I was Austin's teacher this spring as part of a systems biology course that he was taking at University of Chicago. Austin was delightful to have as a student - sweet, inquisitive, intelligent, and thoughtful. He confessed to being a player of a large online game called Foldit, which works towards understanding one of the hardest unsolved problems in molecular biology - how protein polymers fold into three-dimensional shapes. I assume then that Austin is one of the 57,000 co-authors in a 2010 article in Nature that reported on the game. Austin was a memorable person, and I am very sorry for his loss.
This is most unfortunate and upsetting news. Despite the abbreviated nature of the course, I do remember interacting with Austin and remember him being a truly bright, positive, and enthusiastic student. I cannot imagine what Austin's friends and family must be going through. Please convey my deepest sympathy to those attending the memorial tomorrow evening, as I might not be able to attend. My deepest condolences.
I would like to express what a smart, motivated, and kind young man he was, and that his absence is a terrible loss. And of course our deepest condolences to his family and friends.

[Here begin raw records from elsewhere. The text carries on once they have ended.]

`config.mk`:
```
export PLATFORM = sky130hd
export DESIGN_NAME = audio_route_ctrl
export DESIGN_NICKNAME = d
export VERILOG_FILES = /design/src/rtl/arc_pkg.sv /design/src/rtl/arc_line_filter.sv /design/src/rtl/arc_rx_fsm.sv /design/src/rtl/arc_cmd_decode.sv /design/src/rtl/audio_route_ctrl.sv
export SDC_FILE = /design/constraint.sdc
export NUM_CORES = 1
export LEC_CHECK = 0
export BUFFER_PORTS_ARGS = -buffer_cell sky130_fd_sc_hd__clkbuf_2
export CORE_MARGIN = 2
export CORE_UTILIZATION = 60
export CTS_CLUSTER_SIZE = 16
export DETAILED_ROUTE_END_ITERATION = 12
export GPL_TIMING_DRIVEN = 0
export PLACE_DENSITY = 0.92
export SLEW_MARGIN = 40
export SYNTH_ARGS = -nofsm -noshare
export SYNTH_HDL_FRONTEND = slang
export SYNTH_SLANG_ARGS = --single-unit
```
`constraint.sdc`:
```
create_clock -name clk -period 3.8 [get_ports clk]
set_input_delay 0.76 -clock clk [delete_from_list [all_inputs] [get_ports clk]]
set_output_delay 0.76 -clock clk [all_outputs]
set_load 0.02 [all_outputs]
```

I taught a week's worth of lectures of a Systems Biology course that Austin was taking this Spring. Although this gave me relatively few chances to interact with him, he made a huge impression on me. The class size was very small, and Austin seemed to act as a kind of glue during the discussions: when one person was confused, he often seemed to understand both the material itself and where the confusion was coming from. Austin would often produce an insightful comment at these points that would move the class forward. He was a brilliant student with a real enthusiasm for learning who will be missed.

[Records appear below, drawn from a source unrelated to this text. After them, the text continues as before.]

`src/rtl/aal1_sar_pkg.sv`:
```
package aal1_sar_pkg;

    localparam int BYTE_W = 8;
    localparam int SEQ_W  = 3;
    localparam int CRC_W  = 3;
    localparam int TS_W   = 4;

    typedef struct packed {
        logic             ind;
        logic [SEQ_W-1:0] seq;
        logic [CRC_W-1:0] crc;
        logic             par;
    } sar_hdr_t;

    typedef enum logic {
        ST_HDR = 1'b0,
        ST_PAY = 1'b1
    } sar_state_e;

    // Remainder of sn(x)*x^3 mod x^3+x+1, via per-bit residues:
    // x^6=101, x^5=111, x^4=110, x^3=011.
    function automatic logic [CRC_W-1:0] crc3_of(input logic [3:0] sn);
        logic [CRC_W-1:0] r;
        r[2] = sn[3] ^ sn[2] ^ sn[1];
        r[1] = sn[2] ^ sn[1] ^ sn[0];
        r[0] = sn[3] ^ sn[2] ^ sn[0];
        return r;
    endfunction

    function automatic sar_hdr_t build_hdr(input logic ind, input logic [SEQ_W-1:0] seq);
        sar_hdr_t h;
        h.ind = ind;
        h.seq = seq;
        h.crc = crc3_of({ind, seq});
        h.par = ^{ind, seq, h.crc};
        return h;
    endfunction

endpackage

```
`src/rtl/aal1_seq_tracker.sv`:
```
module aal1_seq_tracker
    import aal1_sar_pkg::*;
(
    input  logic             clk,
    input  logic             rst,
    input  logic             advance,
    input  logic             ts_mode,
    input  logic [TS_W-1:0]  ts_code,
    input  logic             ts_valid,
    output logic [SEQ_W-1:0] seq,
    output logic             ind
);

    logic [SEQ_W-1:0] seq_q;
    logic [TS_W-1:0]  ts_q;
    logic [1:0]       pick;

    always_ff @(posedge clk) begin
        if (rst) begin
            seq_q <= '0;
            ts_q  <= '0;
        end else if (advance) begin
            seq_q <= seq_q + 1'b1;
            if (seq_q == '0 && ts_valid) begin
                ts_q <= ts_code;
            end
        end
    end

    // Odd counts 1,3,5,7 take bits 3,2,1,0: index is the inverse of count/2.
    assign pick = ~seq_q[2:1];

    always_comb begin
        ind = 1'b0;
        if (ts_mode && seq_q[0]) begin
            ind = ts_q[pick];
        end
    end

    assign seq = seq_q;

    // stored code only changes across a count-0 header
    assert_ts_hold_R8: assert property (@(posedge clk) disable iff (rst)
        (seq_q != '0) |=> $stable(ts_q));

endmodule

```
`src/rtl/aal1_hdr_encode.sv`:
```
module aal1_hdr_encode
    import aal1_sar_pkg::*;
(
    input  logic              ind,
    input  logic [SEQ_W-1:0]  seq,
    output logic [BYTE_W-1:0] hdr_byte
);

    sar_hdr_t hdr;

    always_comb begin
        hdr      = build_hdr(ind, seq);
        hdr_byte = hdr;
    end

endmodule

```
`src/rtl/aal1_payload_ctrl.sv`:
```
module aal1_payload_ctrl
    import aal1_sar_pkg::*;
#(
    parameter int PAYLOAD_BYTES = 47
) (
    input  logic clk,
    input  logic rst,
    input  logic in_valid,
    output logic in_ready,
    output logic hdr_fire,
    output logic pay_fire,
    output logic pay_last
);

    localparam int CNT_W = $clog2(PAYLOAD_BYTES);
    localparam logic [CNT_W-1:0] LAST_IDX = CNT_W'(PAYLOAD_BYTES - 1);

    sar_state_e       state_q;
    logic [CNT_W-1:0] cnt_q;

    assign in_ready = (state_q == ST_PAY);
    assign hdr_fire = (state_q == ST_HDR) && in_valid;
    assign pay_fire = (state_q == ST_PAY) && in_valid;
    assign pay_last = (cnt_q == LAST_IDX);

    always_ff @(posedge clk) begin
        if (rst) begin
            state_q <= ST_HDR;
            cnt_q   <= '0;
        end else if (hdr_fire) begin
            state_q <= ST_PAY;
            cnt_q   <= '0;
        end else if (pay_fire) begin
            if (pay_last) begin
                state_q <= ST_HDR;
                cnt_q   <= '0;
            end else begin
                cnt_q <= cnt_q + 1'b1;
            end
        end
    end

    // a header slot always follows the final payload byte
    assert_hdr_after_last_R2: assert property (@(posedge clk) disable iff (rst)
        (pay_fire && pay_last) |=> !in_ready);

endmodule

```
`src/rtl/aal1_sar_hdr_gen.sv`:
```
module aal1_sar_hdr_gen
    import aal1_sar_pkg::*;
#(
    parameter int PAYLOAD_BYTES = 47
) (
    input  logic              clk,
    input  logic              rst,
    input  logic              ts_mode,
    input  logic [TS_W-1:0]   ts_code,
    input  logic              ts_valid,
    input  logic              in_valid,
    input  logic [BYTE_W-1:0] in_data,
    output logic              in_ready,
    output logic              out_valid,
    output logic [BYTE_W-1:0] out_data,
    output logic              out_sop,
    output logic              out_eop
);

    logic              hdr_fire;
    logic              pay_fire;
    logic              pay_last;
    logic [SEQ_W-1:0]  seq;
    logic              ind;
    logic [BYTE_W-1:0] hdr_byte;

    aal1_payload_ctrl #(.PAYLOAD_BYTES(PAYLOAD_BYTES)) u_ctrl (
        .clk      (clk),
        .rst      (rst),
        .in_valid (in_valid),
        .in_ready (in_ready),
        .hdr_fire (hdr_fire),
        .pay_fire (pay_fire),
        .pay_last (pay_last)
    );

    aal1_seq_tracker u_seq (
        .clk      (clk),
        .rst      (rst),
        .advance  (hdr_fire),
        .ts_mode  (ts_mode),
        .ts_code  (ts_code),
        .ts_valid (ts_valid),
        .seq      (seq),
        .ind      (ind)
    );

    aal1_hdr_encode u_enc (
        .ind      (ind),
        .seq      (seq),
        .hdr_byte (hdr_byte)
    );

    always_ff @(posedge clk) begin
        if (rst) begin
            out_valid <= 1'b0;
            out_sop   <= 1'b0;
            out_eop   <= 1'b0;
            out_data  <= '0;
        end else begin
            out_valid <= hdr_fire || pay_fire;
            out_sop   <= hdr_fire;
            out_eop   <= pay_fire && pay_last;
            out_data  <= hdr_fire ? hdr_byte : in_data;
        end
    end

    // every header byte has even weight
    assert_even_parity_R6: assert property (@(posedge clk) disable iff (rst)
        (out_valid && out_sop) |-> (^out_data == 1'b0));

    // header never coincides with an accepted user byte
    assert_no_accept_in_hdr_R2: assert property (@(posedge clk) disable iff (rst)
        (out_valid && out_sop) |-> !$past(in_ready));

    // header and end marker are exclusive
    assert_sop_eop_excl_R2: assert property (@(posedge clk) disable iff (rst)
        out_valid |-> !(out_sop && out_eop));

    // accepted byte forwarded unchanged
    assert_payload_passthru_R3: assert property (@(posedge clk) disable iff (rst)
        (in_valid && in_ready) |=> (out_valid && !out_sop && out_data == $past(in_data)));

    // even-count headers carry a zero indicator
    assert_even_ind_zero_R7: assert property (@(posedge clk) disable iff (rst)
        (out_valid && out_sop && !out_data[4]) |-> !out_data[7]);

    // mode off gives a zero indicator
    assert_mode_off_ind_R9: assert property (@(posedge clk) disable iff (rst)
        (hdr_fire && !ts_mode) |=> !out_data[7]);

endmodule

```
`config.mk`:
```
export PLATFORM = sky130hd
export DESIGN_NAME = aal1_sar_hdr_gen
export DESIGN_NICKNAME = d
export VERILOG_FILES = /design/src/rtl/aal1_sar_pkg.sv /design/src/rtl/aal1_seq_tracker.sv /design/src/rtl/aal1_hdr_encode.sv /design/src/rtl/aal1_payload_ctrl.sv /design/src/rtl/aal1_sar_hdr_gen.sv
export SDC_FILE = /design/constraint.sdc
export NUM_CORES = 1
export LEC_CHECK = 0
export BUFFER_PORTS_ARGS = -buffer_cell sky130_fd_sc_hd__buf_4
export CAP_MARGIN = 15
export CELL_PAD_IN_SITES_DETAIL_PLACEMENT = 0
export CELL_PAD_IN_SITES_GLOBAL_PLACEMENT = 1
export CORE_MARGIN = 2
export CORE_UTILIZATION = 35
export DETAILED_ROUTE_END_ITERATION = 8
export PLACE_DENSITY = 0.78
export SLEW_MARGIN = 20
export SYNTH_ARGS = -nofsm -noshare
export SYNTH_HDL_FRONTEND = slang
export SYNTH_SLANG_ARGS = --single-unit
export TNS_END_PERCENT = 1
```
`constraint.sdc`:
```
create_clock -name clk -period 2.3 [get_ports clk]
set_clock_uncertainty 0.15 [all_clocks]
set_input_delay 0.69 -clock clk [delete_from_list [all_inputs] [get_ports clk]]
set_output_delay 0.69 -clock clk [all_outputs]
set_load 0.005 [all_outputs]
```
======== Word level (Yosys, flattened, before mapping) ========
Index checks and enable logic that the tools add are counted.
storage, ports and cells
  flip-flop bits (word level) ............. 25
  bits of input ports ..................... 17
  output and inout port bits .............. 12
operators by class
  eq/ne operators ......................... 1
  bitwise gates (word level) .............. 7
  add/subtract/negate cells ............... 2
  $lt $le $gt $ge ......................... 1
  mux-type cells .......................... 8
  reduce and logical (&&, ||, !) cells .... 13
operators by type and width
  cell                                                         count
  2-to-1 mux 8 bit                                             1
  parity 7 bit                                                 1
  adder 6 x 1 -> 6 bit (second input constant)                 1
  == test 6 bit (second input constant)                        1
  2-to-1 mux 6 bit                                             1
  logical AND 1 bit                                            5
  2-to-1 mux 1 bit                                             5
  XOR 1 bit                                                    5
  AND reduction 2 bit                                          2
  nonzero test 2 bit                                           2
  adder 3 x 1 -> 3 bit (second input constant)                 1
  logical NOT 3 bit                                            1
  less-than comparator 2 x 3 -> 1 bit (second input constant)  1
  binary-select mux 1 bit (select 2 bit)                       1
  inverter 2 bit                                               1
  OR reduction 2 bit                                           1
  logical OR 1 bit                                             1
  inverter 1 bit                                               1

======== Depth between registers and ports, before layout ========
Gate-level depths: netlist of run 1.
  word-level depth ........................ 8
  gate-level depth with buffers ........... 7

======== Cells and area by module ========
From an unflattened synthesis of run 1, not the netlist that was laid out.
second synthesis, totals
  cell total of the unflattened synthesis .. 121
  area total of the unflattened synthesis .. 1243.7 µm²
by module, submodules not included
  module             area each (µm²)  times used  sequential area each (µm²)  cells an instance
  aal1_payload_ctrl  384.1            1           140.1                       44
  aal1_sar_hdr_gen   367.9            1           220.2                       34
  aal1_seq_tracker   359.1            1           140.1                       35
  aal1_hdr_encode    132.6            1           0.0                         8

======== Worst setup path after synthesis of run 1 ========
OpenSTA, ideal clock, no wires.
  kind .................................... input port to flip-flop
  start point ............................. input port in_valid
  end point ............................... register u_ctrl.cnt_q[1]
  path slack .............................. 449 ps
  cell stages on the path ................. 4
  required time ........................... 2059 ps
  arrival ................................. 1610 ps
  path buffers ............................ 1
  path through ............................ buf_2 > nor2b_1 > or3_1 > a311oi_1
between the ends
  cells in the longest elaborated chain, start to end .. 2
  elaborated cells on any way between the ends .. 3
RTL lines
  element                       RTL line                 RTL
  start: declaration            aal1_sar_hdr_gen.sv:11   input logic in_valid,
  logical AND 1 bit             aal1_payload_ctrl.sv:22  assign hdr_fire = (state_q == ST_HDR) && in_valid;
  OR reduction 2 bit (no line)  n/a
  end signal: assignment        aal1_payload_ctrl.sv:38  cnt_q <= cnt_q + 1'b1;
  end: declaration              aal1_payload_ctrl.sv:19  logic [CNT_W-1:0] cnt_q;
Several ways; a longest one is shown, not always the timed one.
A chain may end at the register's enable or synchronous reset.

======== Worst setup path in the final report of run 1 ========
  start point ............................. register u_ctrl.cnt_q[0]
  end point ............................... register u_ctrl.cnt_q[1]
between the ends
  cells in the longest elaborated chain, start to end .. 2
  elaborated cells on any way between the ends .. 3
RTL lines
  element                                                RTL line                                          RTL
  adder 6 x 1 -> 6 bit or == test 6 bit (tied branches)  aal1_payload_ctrl.sv:38, aal1_payload_ctrl.sv:24
  2-to-1 mux 6 bit (*)                                   aal1_payload_ctrl.sv:34                           if (pay_last) begin
Every way passes the cells marked *; elsewhere a longest branch is shown, timed or not.

==> flow_summary.yaml, run 1 <==
run_status:
  outcome: "finished, final reports clean"
timing:
  post-route-min-period_ps: 1802
  finalCritPeriodShare: 0.7834
  timing_hold_violations_final: 0
  fin_ws_ps: 498.1
  slew_violations: 0
  setup-tns-final_ps: 0
  rsz0062_at_grt: "no"
  fmax_ghz: 0.5550
  worstMarginPinSlew_ps: 431.9
  hold_slack_ps: 354.8
  setup_viol: 0
  slew_headroom: 0.7098
place:
  place.gp.congestion: 0.7797
  dp_hpwl_mm: 1.606
  place_ws_ps: 302.4
  portBuffers: 28
global_route:
  grt_pass1_vias: 780
  grt-ovfl-total: 0
  gr-usage-all-layers: 0.1250
  grt_pass1_wl_mm: 3.443
  antenna_found_initial: 0
  grt_max_degree: 22
route:
  wl_met2_microns: 977
  vias: 905
  avgViaCountPerCell: 4.571
  routed_wl_mm: 2.189
  ant_nets: 0
  drt_pass1_iterations: 4
  drt_iter0_drc: 27
  met3_wirelength_microns: 115
  wl_met1_mm: 1.096
  highest_layer: "met3"
  drc: 0
  post_drt_wl_per_cell_microns: 11.06
cts:
  cts-resized-gates: 0
  post-cts-setup-buffers: 0
  cts_tree: "done"
  cts_buffer_depth: 2
  cts_max_level: 1
  numCtsBuffers: 3
  insertion_delay_ps: 310
  clk_pin_slew_ps: 130
  cts_root_buffer: "clkbuf_4"
  cts_hold_buf: 0
  cts_sinks: 25
synthesis:
  synthArstFlopShare: 0
  yosys_warnings: 0
  synth_area_sq_um: 1121
  synth_common_cells: "dfxtp_1 (25), nand2_1 (19), nor2_1 (14)"
  synth_cell_types: 32
  synth.most_common_cell: "dfxtp_1"
  yosysSeqAreaShare: 0.4464
  synth.area.top_cells: "dfxtp_1 (45%), nand2_1 (6.4%), mux2i_1 (5.4%)"
  synth.top_cell.area_share: 0.4464
  synth-edff-count: 0
  syn_nets: 149
  synth-main-ff-cell: "dfxtp_1"
  netlist_instances: 128
  synth_top_area_cell: "dfxtp_1"
  syn-mean-instance-area_sq_um: 8.758
  synth-seq-cells: 25
power_and_ir_drop:
  p_per_area_nw_per_um2: 559.3
  ir_drop_mv: 0.2029
  total_power_mw: 0.7747
  leakage_nw: 0.5737
layout:
  final_nets: 176
  fillers: 342
  synthToLayoutAreaGrowth_pct: 23.55
  drive_gt1_frac: 0.2403
  insertedDiodeCount: 0
die:
  core_sq_um: 3053
  die_w_microns: 60.60
  rows: 20
  start_util: 0.3672
  die_h_microns: 60.60
  die-area_sq_um: 3672
  io_pins: 29
setup_path:
  crit_chain: "inv_1, ha_1, nand2_1, nor3_1, or3_1, a311oi_1"
  crit_slowest_cell: "or3_1"
  worstPathMaxFanout: 5
  required_ps: 2370
  max_stage_delay_ps: 410
  cp-start-kind: "register"
  arrival_ps: 1870
  endpoint_kind: "register"
  worst-setup-path-type: "register to register"
job:
  max-cap-violations: 0
worst_hold_path:
  hold_class: "register to register"
## path summary, 6_finish.rpt
path	cells past startpoint	from	slack [ps]	to
max	6	u_ctrl.cnt_q[0]$_SDFFE_PP0P_	500	u_ctrl.cnt_q[1]$_SDFFE_PP0P_
min	2	u_seq.ts_q[3]$_SDFFE_PP0P_	350	u_seq.ts_q[3]$_SDFFE_PP0P_
max reg2reg	6	u_ctrl.cnt_q[0]$_SDFFE_PP0P_	500	u_ctrl.cnt_q[1]$_SDFFE_PP0P_
min reg2reg	2	u_seq.ts_q[3]$_SDFFE_PP0P_	350	u_seq.ts_q[3]$_SDFFE_PP0P_
## per-stage QoR
step	cells	utilization	cell area, sq um
2_1_floorplan	128	-	1121
3_3_place_gp	194	0.4451	1359
3_5_place_dp	194	0.4451	1359
4_1_cts	198	0.4537	1385
5_1_grt	198	0.4537	1385
6_report	198	0.4537	1385
## layout by cell type, fill, tap and decap left out, drive strengths merged
| cell | count |
|---|---|
| o21bai | 1 |
| o22ai | 1 |
| o221ai | 1 |
| nor2b | 2 |
| and3 | 1 |
| ha | 4 |
| and4 | 1 |
| and2 | 1 |
| or2 | 1 |
| nand4 | 2 |
| mux2i | 6 |
| nor4 | 1 |
| nor3 | 9 |
| dfxtp | 25 |
| inv | 3 |
| a21oi | 9 |
| nor2 | 14 |
| o211ai | 1 |
| nand3 | 4 |
| a311oi | 1 |
| nand2b | 2 |
| mux2 | 1 |
| clkbuf | 4 |
| nand2 | 19 |
| xnor2 | 3 |
| xor2 | 4 |
| a211oi | 1 |
| or3 | 1 |
| a311o | 1 |
| buf | 30 |
## flip-flops by register name, indices dropped and copies added (netlist names)
register / flops
out_data: 8
u_seq.ts_q: 4
out_sop: 1
out_valid: 1
out_eop: 1
u_ctrl.in_ready: 1
u_ctrl.cnt_q: 6
u_seq.seq: 3
## layout make-up
type | count | area, sq um | share of cell area
multi-input combinational | 92 | 566.8 | 0.4092
sequential | 25 | 500.5 | 0.3613
timing repair buffer | 30 | 225.2 | 0.1626
tap | 44 | 55.05 | 0.03975
clock buffer | 4 | 26.28 | 0.01897
inverter | 3 | 11.26 | 0.008130
## critical path, delay by kind of cell (launching register included)
kind	cells	cell delay, ps
fa+ha+maj	1	220
simple gates	3	560
buf+inv	1	80
flops	1	400
compound gates	1	300
## where the power goes
part           total, mW  internal [mW]  switching [mW]
Sequential         0.469          0.453          0.0158
Clock              0.191         0.0677           0.124
Combinational      0.114         0.0621          0.0523
Total              0.775          0.583           0.192
## metal layers
layer / vias to the layer above / global-route usage
met4: 0 / 0.03727
met1: 393 / 0.1776
li1: 482 / -
met2: 30 / 0.1920
met5: - / 0
met3: 0 / 0.02559
## cells by family (layout without fill, tap and decap cells)
family          Yosys count  in the layout  share of synthesized area
flops                    25             25                     0.4464
fa+ha+maj                 4              4                    0.04464
compound gates           16             16                    0.09487
simple gates             58             58                     0.2444
xor+xnor                  7              7                    0.05469
mux                       7              7                    0.06696
buf+inv                  11             37                    0.04799
Note: power is estimated with default switching activity, not from simulation.
==> run 2, diff against run 1 <==
--- a/config.mk
+++ b/config.mk
@@ -5,6 +5,7 @@
 export SDC_FILE = /design/constraint.sdc
 export NUM_CORES = 1
 export LEC_CHECK = 0
+export ABC_AREA = 1
 export BUFFER_PORTS_ARGS = -buffer_cell sky130_fd_sc_hd__buf_4
 export CAP_MARGIN = 15
 export CELL_PAD_IN_SITES_DETAIL_PLACEMENT = 0
@@ -12,7 +13,7 @@
 export CORE_MARGIN = 2
 export CORE_UTILIZATION = 35
 export DETAILED_ROUTE_END_ITERATION = 8
-export PLACE_DENSITY = 0.78
+export PLACE_DENSITY = 0.8
 export SLEW_MARGIN = 20
 export SYNTH_ARGS = -nofsm -noshare
 export SYNTH_HDL_FRONTEND = slang
==> constraint.sdc (replaced) <==
create_clock -name clk -period 1.75 [get_ports clk]
set_clock_uncertainty 0.15 [all_clocks]
set_input_delay 0.525 -clock clk [delete_from_list [all_inputs] [get_ports clk]]
set_output_delay 0.525 -clock clk [all_outputs]
set_load 0.005 [all_outputs]
==> run 2 against run 1 <==
First-iteration DRC count up 33%; utilization rose by 0.38 points; area after synthesis decreased by 3.6%; clock power up 31%; count of clock-buffer cells in the layout did not move; cell count grew 6.6%; total power rose by 31%; register-to-register slack worse by 150 ps; sequential power increased by 30%; sequential share of layout area up 0.30 points; global-route usage increased by 1.4 points; largest cell class unchanged.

I didn't know Austin well, but he was in all the chemistry classes I've taken at UChicago. I do know that he's brilliant. And always so nice and polite. And interested and happy and positive. His death is so wrong and unfair. He is so deserving of life and would have gone on to do incredible things. He is missed and will continue to be for a very, very long time. Though I did not know Austin well, he made an impression on me as he did on so many who encountered him. I send my sincerest condolences to his family and friends.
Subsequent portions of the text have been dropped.